I'm getting this problem too and i only have one windows xp computer trying to connect to one linux machine. I can see the linux machine but i get that error when i try to connect to it. I tried changing the name of the windows computer but i still get the error. i used to have a windows 98 computer hooked up to the network and it worked fine with my linux machine. Anyone know what I can do?

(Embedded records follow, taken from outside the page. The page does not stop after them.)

==> src/rtl/periph_pkg.sv <==
// rtl/periph_pkg.sv - register offsets, TCON bit indices and hex glyph table
// Shared by the peripheral top and the seven-segment scanner.
package periph_pkg;

  localparam logic [31:0] OFF_TH      = 32'h00;
  localparam logic [31:0] OFF_TL      = 32'h04;
  localparam logic [31:0] OFF_TCON    = 32'h08;
  localparam logic [31:0] OFF_LEDS    = 32'h0C;
  localparam logic [31:0] OFF_DIGITS  = 32'h10;
  localparam logic [31:0] OFF_DEN     = 32'h14;
  localparam logic [31:0] OFF_SYSTICK = 32'h18;

  localparam int TCON_EN = 0;
  localparam int TCON_IE = 1;
  localparam int TCON_ST = 2;

  // Active-low {dp,g,f,e,d,c,b,a}, dp held off; entry 0 is the rightmost.
  localparam logic [15:0][7:0] SEG_LUT = {
    8'h8E, 8'h86, 8'hA1, 8'hC6, 8'h83, 8'h88, 8'h90, 8'h80,
    8'hF8, 8'h82, 8'h92, 8'h99, 8'hB0, 8'hA4, 8'hF9, 8'hC0
  };

endpackage

==> src/rtl/mmio_peripheral_if.sv <==
// rtl/mmio_peripheral_if.sv - CPU data bus as seen by memory-mapped peripherals
// Read_data is combinational from the slave.
interface mmio_peripheral_if;
  logic        MemRead;
  logic        MemWrite;
  logic [31:0] Address;
  logic [31:0] Write_data;
  logic [31:0] Read_data;

  modport master (
    output MemRead, MemWrite, Address, Write_data,
    input  Read_data
  );

  modport slave (
    input  MemRead, MemWrite, Address, Write_data,
    output Read_data
  );
endinterface

==> src/rtl/mmio_peripheral_seg_scan.sv <==
// rtl/mmio_peripheral_seg_scan.sv - multiplexed seven-segment scanner
// Divider, digit index, DEN blanking, hex decode, registered ano/seg.
module seg_scan
  import periph_pkg::*;
#(
  parameter int NUM_DIGITS = 4,
  parameter int SCAN_DIV   = 50000
) (
  input  logic                    clk,
  input  logic                    rst_n,
  input  logic [4*NUM_DIGITS-1:0] digits,
  input  logic [NUM_DIGITS-1:0]   den,
  output logic [NUM_DIGITS-1:0]   ano,
  output logic [7:0]              seg
);

  localparam int DIV_W = $clog2(SCAN_DIV);
  localparam int IDX_W = (NUM_DIGITS > 1) ? $clog2(NUM_DIGITS) : 1;

  logic [DIV_W-1:0]      div_q, div_d;
  logic [IDX_W-1:0]      idx_q, idx_d;
  logic [NUM_DIGITS-1:0] ano_q, ano_d;
  logic [7:0]            seg_q, seg_d;
  logic                  tc;

  always_comb begin
    tc    = (div_q == DIV_W'(SCAN_DIV - 1));
    div_d = tc ? '0 : div_q + DIV_W'(1);
    idx_d = idx_q;
    if (tc) begin
      idx_d = (idx_q == IDX_W'(NUM_DIGITS - 1)) ? '0 : idx_q + IDX_W'(1);
    end
    // Outputs trail the index by one cycle so they change right after terminal count.
    ano_d = '1;
    if (den[idx_q]) begin
      ano_d = ~(NUM_DIGITS'(1) << idx_q);
    end
    seg_d = SEG_LUT[digits[{idx_q, 2'b00} +: 4]];
  end

  always_ff @(posedge clk or negedge rst_n) begin
    if (!rst_n) begin
      div_q <= '0;
      idx_q <= '0;
      ano_q <= '1;
      seg_q <= 8'hFF;
    end else begin
      div_q <= div_d;
      idx_q <= idx_d;
      ano_q <= ano_d;
      seg_q <= seg_d;
    end
  end

  assign ano = ano_q;
  assign seg = seg_q;

endmodule

==> src/rtl/mmio_peripheral.sv <==
// rtl/mmio_peripheral.sv - MMIO peripheral: decode, LEDs, digits, timer, SYSTICK
// Timer registers and irq exist only when PERIPH_TIMER_EN is defined.
module mmio_peripheral
  import periph_pkg::*;
#(
  parameter logic [31:0] BASE_ADDR  = 32'h4000_0000,
  parameter int          NUM_DIGITS = 4,
  parameter int          LED_WIDTH  = 8,
  parameter int          SCAN_DIV   = 50000
) (
  input  logic                  clk,
  input  logic                  rst_n,
  mmio_peripheral_if.slave      bus,
  output logic [LED_WIDTH-1:0]  leds,
  output logic [NUM_DIGITS-1:0] ano,
  output logic [7:0]            seg,
  output logic                  irq
);

  logic [31:0] off;
  logic        wr_leds, wr_digits, wr_den;

  logic [LED_WIDTH-1:0]    leds_q, leds_d;
  logic [4*NUM_DIGITS-1:0] digits_q, digits_d;
  logic [NUM_DIGITS-1:0]   den_q, den_d;
  logic [31:0]             systick_q, systick_d;
  logic [31:0]             th_rd, tl_rd, tcon_rd;
  logic [31:0]             rdata;

  // Offset subtraction keeps the full 32-bit compare against BASE_ADDR.
  assign off       = bus.Address - BASE_ADDR;
  assign wr_leds   = bus.MemWrite && (off == OFF_LEDS);
  assign wr_digits = bus.MemWrite && (off == OFF_DIGITS);
  assign wr_den    = bus.MemWrite && (off == OFF_DEN);

  always_comb begin
    leds_d    = leds_q;
    digits_d  = digits_q;
    den_d     = den_q;
    systick_d = systick_q + 32'd1;
    if (wr_leds)   leds_d   = bus.Write_data[LED_WIDTH-1:0];
    if (wr_digits) digits_d = bus.Write_data[4*NUM_DIGITS-1:0];
    if (wr_den)    den_d    = bus.Write_data[NUM_DIGITS-1:0];
  end

  always_ff @(posedge clk or negedge rst_n) begin
    if (!rst_n) begin
      leds_q    <= '0;
      digits_q  <= '0;
      den_q     <= '1;
      systick_q <= '0;
    end else begin
      leds_q    <= leds_d;
      digits_q  <= digits_d;
      den_q     <= den_d;
      systick_q <= systick_d;
    end
  end

`ifdef PERIPH_TIMER_EN
  logic [31:0] th_q, th_d, tl_q, tl_d;
  logic        en_q, en_d, ie_q, ie_d, st_q, st_d;
  logic        wr_th, wr_tl, wr_tcon, ovf;

  assign wr_th   = bus.MemWrite && (off == OFF_TH);
  assign wr_tl   = bus.MemWrite && (off == OFF_TL);
  assign wr_tcon = bus.MemWrite && (off == OFF_TCON);

  // Precedence: CPU write to TL beats reload/increment; overflow set beats W1C.
  always_comb begin
    ovf  = en_q && (tl_q == 32'hFFFF_FFFF);
    th_d = wr_th ? bus.Write_data : th_q;
    tl_d = ovf ? th_q : (en_q ? tl_q + 32'd1 : tl_q);
    if (wr_tl) tl_d = bus.Write_data;
    en_d = wr_tcon ? bus.Write_data[TCON_EN] : en_q;
    ie_d = wr_tcon ? bus.Write_data[TCON_IE] : ie_q;
    st_d = st_q;
    if (wr_tcon && bus.Write_data[TCON_ST]) st_d = 1'b0;
    if (ovf) st_d = 1'b1;
  end

  always_ff @(posedge clk or negedge rst_n) begin
    if (!rst_n) begin
      th_q <= '0;
      tl_q <= '0;
      en_q <= 1'b0;
      ie_q <= 1'b0;
      st_q <= 1'b0;
    end else begin
      th_q <= th_d;
      tl_q <= tl_d;
      en_q <= en_d;
      ie_q <= ie_d;
      st_q <= st_d;
    end
  end

  always_comb begin
    tcon_rd          = '0;
    tcon_rd[TCON_EN] = en_q;
    tcon_rd[TCON_IE] = ie_q;
    tcon_rd[TCON_ST] = st_q;
  end

  assign th_rd = th_q;
  assign tl_rd = tl_q;
  assign irq   = ie_q & st_q;
`else
  logic unused_wdata;

  assign unused_wdata = ^bus.Write_data;
  assign th_rd        = '0;
  assign tl_rd        = '0;
  assign tcon_rd      = '0;
  assign irq          = 1'b0;
`endif

  always_comb begin
    rdata = '0;
    if (bus.MemRead) begin
      case (off)
        OFF_TH:      rdata = th_rd;
        OFF_TL:      rdata = tl_rd;
        OFF_TCON:    rdata = tcon_rd;
        OFF_LEDS:    rdata = 32'(leds_q);
        OFF_DIGITS:  rdata = 32'(digits_q);
        OFF_DEN:     rdata = 32'(den_q);
        OFF_SYSTICK: rdata = systick_q;
        default:     rdata = '0;
      endcase
    end
  end

  assign bus.Read_data = rdata;
  assign leds          = leds_q;

  seg_scan #(
    .NUM_DIGITS (NUM_DIGITS),
    .SCAN_DIV   (SCAN_DIV)
  ) u_seg_scan (
    .clk    (clk),
    .rst_n  (rst_n),
    .digits (digits_q),
    .den    (den_q),
    .ano    (ano),
    .seg    (seg)
  );

endmodule

==> src/flat_wrapper.sv <==
// flat-port wrapper written by rule: the top's interface ports become plain ports
module mmio_peripheral_flat import periph_pkg::*;
#(
  parameter logic [31:0] BASE_ADDR  = 32'h4000_0000,
  parameter int          NUM_DIGITS = 4,
  parameter int          LED_WIDTH  = 8,
  parameter int          SCAN_DIV   = 50000
)
  (clk, rst_n, leds, ano, seg, irq, bus_MemRead, bus_MemWrite, bus_Address, bus_Write_data, bus_Read_data);
  mmio_peripheral_if bus_i ();
  input  logic clk;
  input  logic rst_n;
  output logic [LED_WIDTH-1:0] leds;
  output logic [NUM_DIGITS-1:0] ano;
  output logic [7:0] seg;
  output logic irq;
  input wire logic [$bits(bus_i.MemRead)-1:0] bus_MemRead;
  input wire logic [$bits(bus_i.MemWrite)-1:0] bus_MemWrite;
  input wire logic [$bits(bus_i.Address)-1:0] bus_Address;
  input wire logic [$bits(bus_i.Write_data)-1:0] bus_Write_data;
  output wire logic [$bits(bus_i.Read_data)-1:0] bus_Read_data;
  assign bus_i.MemRead = bus_MemRead;
  assign bus_i.MemWrite = bus_MemWrite;
  assign bus_i.Address = bus_Address;
  assign bus_i.Write_data = bus_Write_data;
  assign bus_Read_data = bus_i.Read_data;
  mmio_peripheral #(.BASE_ADDR(BASE_ADDR), .NUM_DIGITS(NUM_DIGITS), .LED_WIDTH(LED_WIDTH), .SCAN_DIV(SCAN_DIV)) u_core (.clk(clk), .rst_n(rst_n), .bus(bus_i), .leds(leds), .ano(ano), .seg(seg), .irq(irq));
endmodule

I just set up Samba on my RH 9 box following directions from the RH documentation and a book called Red Hat Linux Professional Secrets. When I try to access the Samba shares from my Win2K machine, I get an error message that the network path cannot be found. Using smbclient -L FIATLUX on the linux box seems to show everything is fine. Then, I read in the book that, "... it's difficult to access the Samba server from Windows 2000... Windows 2000 expects a Windows 2000 network... In a Windows XP Professional system you can edit a key in the registry to enable the XP system to access the Samba server..." The book says nothing about how to work around the problem with Win2k. First question: Can, in fact, a Win2K machine access a Samba server? If so, how?
Thanks.
Randy
Yes it can, I have 2 windows 2000 computers and a redhat 9.0 set up as a server. I can access the samba fine.
I am wondering how you are trying to access it? from the run prompt with \\IP Number or through My Network? or are you trying to go to the computer name? You might not have DNS set up right. Or if you read the man page there is a main config file, I think /etc/samba/smb.conf that has a list of accepted host. You might just add the entire subdomain, if you are on a failrly secure network. Behind a firewall or something.

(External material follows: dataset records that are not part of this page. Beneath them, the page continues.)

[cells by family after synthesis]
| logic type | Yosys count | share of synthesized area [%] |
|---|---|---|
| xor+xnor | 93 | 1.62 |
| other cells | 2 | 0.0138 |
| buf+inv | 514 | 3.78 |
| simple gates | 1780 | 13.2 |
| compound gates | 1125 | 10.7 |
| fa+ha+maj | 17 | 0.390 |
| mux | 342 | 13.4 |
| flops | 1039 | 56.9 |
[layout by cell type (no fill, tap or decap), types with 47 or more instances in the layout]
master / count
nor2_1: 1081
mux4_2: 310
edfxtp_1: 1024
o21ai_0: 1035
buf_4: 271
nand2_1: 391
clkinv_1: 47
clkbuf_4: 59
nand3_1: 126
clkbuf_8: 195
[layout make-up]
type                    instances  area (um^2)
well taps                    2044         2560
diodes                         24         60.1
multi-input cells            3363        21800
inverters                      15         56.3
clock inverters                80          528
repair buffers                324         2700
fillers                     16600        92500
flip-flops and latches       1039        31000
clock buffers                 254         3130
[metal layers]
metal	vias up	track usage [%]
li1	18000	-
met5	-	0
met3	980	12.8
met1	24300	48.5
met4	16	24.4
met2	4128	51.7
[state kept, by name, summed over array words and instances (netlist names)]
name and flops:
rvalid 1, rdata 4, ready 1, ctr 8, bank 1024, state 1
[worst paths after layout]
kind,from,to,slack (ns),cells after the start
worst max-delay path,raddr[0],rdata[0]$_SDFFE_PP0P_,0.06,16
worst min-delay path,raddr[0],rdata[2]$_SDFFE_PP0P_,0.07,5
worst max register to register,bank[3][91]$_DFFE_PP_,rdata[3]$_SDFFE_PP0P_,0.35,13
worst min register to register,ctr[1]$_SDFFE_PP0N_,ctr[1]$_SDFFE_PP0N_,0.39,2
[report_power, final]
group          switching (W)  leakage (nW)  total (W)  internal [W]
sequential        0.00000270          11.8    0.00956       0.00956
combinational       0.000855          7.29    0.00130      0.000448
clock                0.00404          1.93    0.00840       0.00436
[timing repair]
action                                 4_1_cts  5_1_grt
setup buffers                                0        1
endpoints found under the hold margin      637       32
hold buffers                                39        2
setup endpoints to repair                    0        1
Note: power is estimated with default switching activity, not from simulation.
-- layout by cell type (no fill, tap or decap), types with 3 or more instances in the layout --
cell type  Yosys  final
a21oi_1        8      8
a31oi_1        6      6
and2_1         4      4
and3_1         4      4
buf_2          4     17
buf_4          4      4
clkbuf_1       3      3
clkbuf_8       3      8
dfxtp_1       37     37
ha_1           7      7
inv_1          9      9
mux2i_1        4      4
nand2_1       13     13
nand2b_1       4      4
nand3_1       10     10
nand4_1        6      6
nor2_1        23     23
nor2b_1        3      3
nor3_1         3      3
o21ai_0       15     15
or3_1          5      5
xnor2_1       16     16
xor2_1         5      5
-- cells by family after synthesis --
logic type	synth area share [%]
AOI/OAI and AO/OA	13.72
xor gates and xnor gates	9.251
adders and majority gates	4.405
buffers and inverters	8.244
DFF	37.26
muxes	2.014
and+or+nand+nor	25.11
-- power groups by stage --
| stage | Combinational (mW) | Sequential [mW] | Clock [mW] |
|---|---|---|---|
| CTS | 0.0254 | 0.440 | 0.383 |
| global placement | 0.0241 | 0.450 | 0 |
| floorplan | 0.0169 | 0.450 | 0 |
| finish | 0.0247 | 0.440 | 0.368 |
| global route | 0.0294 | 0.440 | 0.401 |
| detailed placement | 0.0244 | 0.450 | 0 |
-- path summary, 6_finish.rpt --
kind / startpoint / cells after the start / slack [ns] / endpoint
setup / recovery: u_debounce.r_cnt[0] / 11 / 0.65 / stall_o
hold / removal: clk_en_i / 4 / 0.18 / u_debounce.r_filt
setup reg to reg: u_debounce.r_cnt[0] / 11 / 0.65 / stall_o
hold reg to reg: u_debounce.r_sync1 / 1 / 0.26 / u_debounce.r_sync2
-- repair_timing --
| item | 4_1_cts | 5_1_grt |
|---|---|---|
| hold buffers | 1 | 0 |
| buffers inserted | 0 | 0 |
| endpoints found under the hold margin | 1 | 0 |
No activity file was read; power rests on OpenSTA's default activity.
==> src/rtl/lsu_pkg.sv <==
// Shared definitions for the load/store unit: RV32I width codes, FSM states
// and the lane helpers used when driving the data memory port.
package lsu_pkg;

  localparam logic [2:0] F3_B  = 3'b000;
  localparam logic [2:0] F3_H  = 3'b001;
  localparam logic [2:0] F3_W  = 3'b010;
  localparam logic [2:0] F3_BU = 3'b100;
  localparam logic [2:0] F3_HU = 3'b101;

  typedef enum logic [2:0] {
    S_IDLE,
    S_STORE,
    S_LOAD,
    S_RDATA,
    S_SLEEP,
    S_WAKE
  } lsu_state_e;

  // funct3[1:0] encodes the access width for loads and stores alike
  function automatic logic [3:0] byte_mask(input logic [2:0] f3, input logic [1:0] a);
    case (f3[1:0])
      2'b00:   return 4'b0001 << a;
      2'b01:   return a[1] ? 4'b1100 : 4'b0011;
      default: return 4'b1111;
    endcase
  endfunction

  function automatic logic [31:0] replicate(input logic [2:0] f3, input logic [31:0] d);
    case (f3[1:0])
      2'b00:   return {4{d[7:0]}};
      2'b01:   return {2{d[15:0]}};
      default: return d;
    endcase
  endfunction

endpackage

Let me know if that helps, or some more info.
Originally posted by thack111 Yes it can, I have 2 windows 2000 computers and a redhat 9.0 set up as a server. I can access the samba fine.
I am wondering how you are trying to access it? from the run prompt with \\IP Number or through My Network? or are you trying to go to the computer name? You might not have DNS set up right. Or if you read the man page there is a main config file, I think /etc/samba/smb.conf that has a list of accepted host. You might just add the entire subdomain, if you are on a failrly secure network. Behind a firewall or something.
Let me know if that helps, or some more info.
Todd
Part of the problem is that there are so many factors, I dont' know where to look. I can ping the IP number of the Samba box from the Win2K box. My Net Gear wireless access point/router sees the Samba box and recoginzes its host name (FiatLux) -- BUT the Net Gear router does not see the Win2K box -- not even that the IP is active even though the Win2K box is talking to the world through that access point using the wireless connection. On the other hand, neither the other Win2K machine, nor the Win XP machine see the Samba server either -- even though everybody can ping it. In short, a major part of the problem is that I don't know what I'm doing just with the straight networking, never mind the Samba part.
Sorry, forgot to mention that I've tried connecting by searching for the computer name, clicking the "Entire Network" icon, and entering \\FiatLux\ in the address bar of the file browser, all to no avail.
Any pointers would be appreciated.
Thanks.
Randy
One more thing. I've mounted both the Win2K drives on the Linux box and I can read write and otherwise manipulate the files there. So, it's the Win2K to Linux pathway that's not working.
look in your /etc/samba/smb.comf file, there si a line that says host allow, try adding your entire subnet to see if that works. if your ip is 192.168.1.100 then ad 192.168.1. this will let wnyone from this subnet access the smb server.
Also you might check your firewall settings this has caused me trouble in the past.
And try putting in the IP rather that the name, the name at the run prompt is useing netbios wich might be part of your trouble.